### Your instructions
This exercise calls for every line of the listing below that contains the word "patch".

### Dataset records
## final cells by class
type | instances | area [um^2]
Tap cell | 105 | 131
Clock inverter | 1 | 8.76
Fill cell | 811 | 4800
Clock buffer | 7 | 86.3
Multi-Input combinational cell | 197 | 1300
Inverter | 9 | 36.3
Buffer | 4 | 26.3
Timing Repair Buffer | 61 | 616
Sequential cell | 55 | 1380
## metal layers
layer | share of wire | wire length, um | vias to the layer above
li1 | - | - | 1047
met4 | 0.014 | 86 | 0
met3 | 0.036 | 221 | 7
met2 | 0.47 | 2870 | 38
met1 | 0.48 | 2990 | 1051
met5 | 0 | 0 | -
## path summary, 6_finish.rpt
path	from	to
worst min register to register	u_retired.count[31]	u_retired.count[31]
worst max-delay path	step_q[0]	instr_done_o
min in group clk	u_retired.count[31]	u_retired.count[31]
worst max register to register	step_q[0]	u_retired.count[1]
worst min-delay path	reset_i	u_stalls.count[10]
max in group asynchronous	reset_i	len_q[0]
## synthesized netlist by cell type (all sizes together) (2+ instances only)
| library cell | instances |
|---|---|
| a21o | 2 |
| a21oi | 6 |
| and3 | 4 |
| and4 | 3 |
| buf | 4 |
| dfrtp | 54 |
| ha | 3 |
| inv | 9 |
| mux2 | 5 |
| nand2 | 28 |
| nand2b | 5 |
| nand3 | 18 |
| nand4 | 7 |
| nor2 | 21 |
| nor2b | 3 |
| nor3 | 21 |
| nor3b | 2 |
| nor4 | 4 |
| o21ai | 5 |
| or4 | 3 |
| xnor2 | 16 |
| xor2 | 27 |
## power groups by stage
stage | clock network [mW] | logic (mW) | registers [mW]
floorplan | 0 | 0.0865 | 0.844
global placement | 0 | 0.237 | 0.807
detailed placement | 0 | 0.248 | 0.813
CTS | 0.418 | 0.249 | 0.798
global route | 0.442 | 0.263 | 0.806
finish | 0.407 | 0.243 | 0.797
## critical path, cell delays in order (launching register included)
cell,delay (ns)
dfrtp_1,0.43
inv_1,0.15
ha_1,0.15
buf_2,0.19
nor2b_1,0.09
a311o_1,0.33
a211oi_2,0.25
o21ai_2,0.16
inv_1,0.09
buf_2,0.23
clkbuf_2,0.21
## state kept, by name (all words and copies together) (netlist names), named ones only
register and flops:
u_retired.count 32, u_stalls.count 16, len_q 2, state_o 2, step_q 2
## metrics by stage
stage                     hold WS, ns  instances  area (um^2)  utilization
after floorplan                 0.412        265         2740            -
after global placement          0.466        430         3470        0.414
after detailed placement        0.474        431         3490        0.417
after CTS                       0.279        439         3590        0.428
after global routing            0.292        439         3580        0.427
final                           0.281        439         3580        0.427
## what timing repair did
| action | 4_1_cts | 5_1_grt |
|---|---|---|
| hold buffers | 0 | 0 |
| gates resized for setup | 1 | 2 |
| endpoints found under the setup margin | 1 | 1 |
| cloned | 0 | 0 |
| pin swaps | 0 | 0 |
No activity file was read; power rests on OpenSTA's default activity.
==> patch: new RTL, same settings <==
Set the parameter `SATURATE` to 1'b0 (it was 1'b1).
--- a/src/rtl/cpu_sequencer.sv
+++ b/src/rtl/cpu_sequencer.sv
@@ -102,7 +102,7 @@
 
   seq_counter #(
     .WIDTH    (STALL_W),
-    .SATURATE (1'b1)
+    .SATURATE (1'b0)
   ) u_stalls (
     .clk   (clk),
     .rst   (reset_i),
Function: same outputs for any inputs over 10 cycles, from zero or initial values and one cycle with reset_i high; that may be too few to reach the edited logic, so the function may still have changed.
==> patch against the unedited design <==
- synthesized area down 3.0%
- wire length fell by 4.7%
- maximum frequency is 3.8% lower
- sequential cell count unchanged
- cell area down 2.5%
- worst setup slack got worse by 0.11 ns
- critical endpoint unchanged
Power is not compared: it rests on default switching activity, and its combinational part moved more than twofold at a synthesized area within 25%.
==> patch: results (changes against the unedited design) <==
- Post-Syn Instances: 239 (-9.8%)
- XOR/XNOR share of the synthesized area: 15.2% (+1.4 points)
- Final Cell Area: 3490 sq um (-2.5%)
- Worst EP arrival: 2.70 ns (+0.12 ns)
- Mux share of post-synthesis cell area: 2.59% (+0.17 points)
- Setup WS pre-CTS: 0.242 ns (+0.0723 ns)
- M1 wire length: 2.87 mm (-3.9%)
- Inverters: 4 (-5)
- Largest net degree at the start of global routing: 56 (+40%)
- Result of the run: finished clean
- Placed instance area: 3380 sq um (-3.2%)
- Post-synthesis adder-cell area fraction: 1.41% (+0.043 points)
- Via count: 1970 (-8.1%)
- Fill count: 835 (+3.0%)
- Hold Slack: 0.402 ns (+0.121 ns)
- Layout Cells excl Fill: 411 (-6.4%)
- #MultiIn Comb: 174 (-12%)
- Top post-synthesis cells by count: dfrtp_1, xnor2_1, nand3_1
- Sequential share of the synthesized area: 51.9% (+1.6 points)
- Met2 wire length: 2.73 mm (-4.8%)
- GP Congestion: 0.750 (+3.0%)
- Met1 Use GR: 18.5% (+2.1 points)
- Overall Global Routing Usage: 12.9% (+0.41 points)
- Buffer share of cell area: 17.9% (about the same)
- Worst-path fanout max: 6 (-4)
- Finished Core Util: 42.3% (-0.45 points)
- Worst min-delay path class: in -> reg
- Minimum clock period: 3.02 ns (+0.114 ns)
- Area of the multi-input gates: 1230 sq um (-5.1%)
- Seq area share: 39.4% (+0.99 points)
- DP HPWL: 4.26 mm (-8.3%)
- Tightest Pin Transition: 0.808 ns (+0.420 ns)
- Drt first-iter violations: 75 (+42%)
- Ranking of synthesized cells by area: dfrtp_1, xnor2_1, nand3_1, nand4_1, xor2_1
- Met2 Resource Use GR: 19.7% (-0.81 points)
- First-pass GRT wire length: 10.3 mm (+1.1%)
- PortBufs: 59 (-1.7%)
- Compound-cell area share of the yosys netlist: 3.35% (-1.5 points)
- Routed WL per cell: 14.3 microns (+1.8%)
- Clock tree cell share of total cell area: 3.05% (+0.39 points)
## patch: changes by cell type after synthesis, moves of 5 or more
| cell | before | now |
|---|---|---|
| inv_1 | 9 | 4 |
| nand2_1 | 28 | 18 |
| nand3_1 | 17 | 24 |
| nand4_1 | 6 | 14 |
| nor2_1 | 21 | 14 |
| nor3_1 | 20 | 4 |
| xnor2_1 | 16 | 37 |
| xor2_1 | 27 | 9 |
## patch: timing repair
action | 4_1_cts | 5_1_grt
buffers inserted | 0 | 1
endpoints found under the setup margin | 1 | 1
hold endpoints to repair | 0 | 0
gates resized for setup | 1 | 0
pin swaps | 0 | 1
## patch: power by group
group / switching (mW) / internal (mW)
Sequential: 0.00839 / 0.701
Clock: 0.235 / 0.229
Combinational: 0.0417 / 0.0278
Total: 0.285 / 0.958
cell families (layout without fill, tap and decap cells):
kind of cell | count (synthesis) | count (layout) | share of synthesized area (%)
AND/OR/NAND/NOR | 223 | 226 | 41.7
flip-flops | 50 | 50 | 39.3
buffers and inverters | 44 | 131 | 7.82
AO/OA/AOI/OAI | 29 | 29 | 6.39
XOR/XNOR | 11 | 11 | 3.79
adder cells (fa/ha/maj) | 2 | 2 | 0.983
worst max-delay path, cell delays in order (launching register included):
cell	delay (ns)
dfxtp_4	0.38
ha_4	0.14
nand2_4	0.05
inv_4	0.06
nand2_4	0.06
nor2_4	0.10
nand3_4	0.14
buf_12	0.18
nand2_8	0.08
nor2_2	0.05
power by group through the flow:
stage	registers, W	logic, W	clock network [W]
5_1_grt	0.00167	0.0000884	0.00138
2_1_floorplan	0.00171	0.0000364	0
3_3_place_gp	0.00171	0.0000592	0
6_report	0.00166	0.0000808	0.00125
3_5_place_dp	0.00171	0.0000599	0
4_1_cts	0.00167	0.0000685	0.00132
==> src/rtl/panel_load_sequencer_if.sv <==
// Word stream from the memory-image source into the panel load sequencer.
// Each transfer carries one (address, data) pair; word_last marks the final word.
interface panel_load_sequencer_if;
    logic        word_valid;
    logic [11:0] word_addr;
    logic [11:0] word_data;
    logic        word_last;
    logic        word_ready;

    // Image source side
    modport master (
        output word_valid, word_addr, word_data, word_last,
        input  word_ready
    );

    // Sequencer side
    modport slave (
        input  word_valid, word_addr, word_data, word_last,
        output word_ready
    );
endinterface

==> src/rtl/panel_load_sequencer.sv <==
// Loads a PDP-8 memory image through the Front_Panel switch/button interface.
// For every word it sets the address, presses load-PC, sets the data and
// presses deposit, each with fixed setup/press/release timing. After the last
// word it loads START_PC and raises the run switch sw[12].
module panel_load_sequencer #(
    parameter int          HOLD_CYCLES   = 10,
    parameter int          SETTLE_CYCLES = 30,
    parameter logic [11:0] START_PC      = 12'o0200
) (
    input  logic                          clk,
    input  logic                          rst,
    input  logic                          start,
    input  logic                          stop,
    panel_load_sequencer_if.slave         word,
    output logic [12:0]                   sw,
    output logic                          load_pc_btn,
    output logic                          deposit_btn,
    output logic                          busy,
    output logic                          running,
    output logic [12:0]                   words_loaded
);

    localparam int MAX_CYC = (HOLD_CYCLES > SETTLE_CYCLES) ? HOLD_CYCLES : SETTLE_CYCLES;
    localparam int TW      = $clog2(MAX_CYC + 1);
    localparam logic [TW-1:0] HOLD_LOAD   = TW'(HOLD_CYCLES - 1);
    localparam logic [TW-1:0] SETTLE_LOAD = TW'(SETTLE_CYCLES - 1);
    localparam logic [12:0]   WORDS_MAX   = 13'd4096;

    typedef enum logic [3:0] {
        IDLE, WAIT_WORD,
        LPC_SETUP, LPC_PRESS, LPC_RELEASE, SETTLE,
        DEP_SETUP, DEP_PRESS, DEP_RELEASE,
        FPC_SETUP, FPC_PRESS, FPC_RELEASE,
        RUNNING
    } state_t;

    state_t      state, state_next;
    logic [TW-1:0] timer, timer_next;
    logic [11:0] cap_data, cap_data_next;
    logic        cap_last, cap_last_next;
    logic [11:0] sw_lo_next;
    logic        run_next;
    logic [12:0] words_next;
    logic        timer_done;

    assign word.word_ready = (state == WAIT_WORD);
    assign timer_done      = (timer == '0);

    // Next-state, timer, capture and registered-output decode.
    always_comb begin
        // NOTE: every signal gets a default before the case so no path leaves it unassigned (no latches).
        state_next    = state;
        timer_next    = timer_done ? timer : timer - 1'b1;
        cap_data_next = cap_data;
        cap_last_next = cap_last;
        sw_lo_next    = sw[11:0];
        run_next      = sw[12];
        words_next    = words_loaded;

        unique case (state)
            IDLE: if (start) begin
                state_next = WAIT_WORD;
                words_next = '0;
                run_next   = 1'b0;
            end
            WAIT_WORD: if (word.word_valid) begin
                state_next    = LPC_SETUP;
                timer_next    = HOLD_LOAD;
                sw_lo_next    = word.word_addr;
                cap_data_next = word.word_data;
                cap_last_next = word.word_last;
            end
            LPC_SETUP: if (timer_done) begin
                state_next = LPC_PRESS;
                timer_next = HOLD_LOAD;
            end
            LPC_PRESS: if (timer_done) begin
                state_next = LPC_RELEASE;
                timer_next = HOLD_LOAD;
            end
            LPC_RELEASE: if (timer_done) begin
                state_next = SETTLE;
                timer_next = SETTLE_LOAD;
            end
            SETTLE: if (timer_done) begin
                state_next = DEP_SETUP;
                timer_next = HOLD_LOAD;
                sw_lo_next = cap_data;
            end
            DEP_SETUP: if (timer_done) begin
                state_next = DEP_PRESS;
                timer_next = HOLD_LOAD;
            end
            DEP_PRESS: if (timer_done) begin
                state_next = DEP_RELEASE;
                timer_next = HOLD_LOAD;
            end
            DEP_RELEASE: if (timer_done) begin
                if (words_loaded != WORDS_MAX)
                    words_next = words_loaded + 13'd1;
                if (cap_last) begin
                    state_next = FPC_SETUP;
                    timer_next = HOLD_LOAD;
                    sw_lo_next = START_PC;
                end else begin
                    state_next = WAIT_WORD;
                end
            end
            FPC_SETUP: if (timer_done) begin
                state_next = FPC_PRESS;
                timer_next = HOLD_LOAD;
            end
            FPC_PRESS: if (timer_done) begin
                state_next = FPC_RELEASE;
                timer_next = HOLD_LOAD;
            end
            FPC_RELEASE: if (timer_done) begin
                state_next = RUNNING;
                run_next   = 1'b1;
            end
            RUNNING: ;
            default: state_next = IDLE;
        endcase

        // stop wins over everything: drop the word in flight, keep switches and count.
        if (stop) begin
            state_next = IDLE;
            timer_next = '0;
            run_next   = 1'b0;
            sw_lo_next = sw[11:0];
            words_next = words_loaded;
        end
    end

    // State, timer, capture and registered outputs.
    always_ff @(posedge clk or posedge rst) begin
        if (rst) begin
            state        <= IDLE;
            timer        <= '0;
            cap_data     <= '0;
            cap_last     <= 1'b0;
            sw           <= '0;
            load_pc_btn  <= 1'b0;
            deposit_btn  <= 1'b0;
            busy         <= 1'b0;
            running      <= 1'b0;
            words_loaded <= '0;
        end else begin
            // NOTE: sequential state uses non-blocking assignments so all registers update from pre-edge values.
            state        <= state_next;
            timer        <= timer_next;
            cap_data     <= cap_data_next;
            cap_last     <= cap_last_next;
            sw           <= {run_next, sw_lo_next};
            load_pc_btn  <= (state_next == LPC_PRESS) || (state_next == FPC_PRESS);
            deposit_btn  <= (state_next == DEP_PRESS);
            busy         <= (state_next != IDLE) && (state_next != RUNNING);
            running      <= (state_next == RUNNING);
            words_loaded <= words_next;
        end
    end

endmodule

### Result
==> patch: new RTL, same settings <==
==> patch against the unedited design <==
==> patch: results (changes against the unedited design) <==
## patch: changes by cell type after synthesis, moves of 5 or more
## patch: timing repair
## patch: power by group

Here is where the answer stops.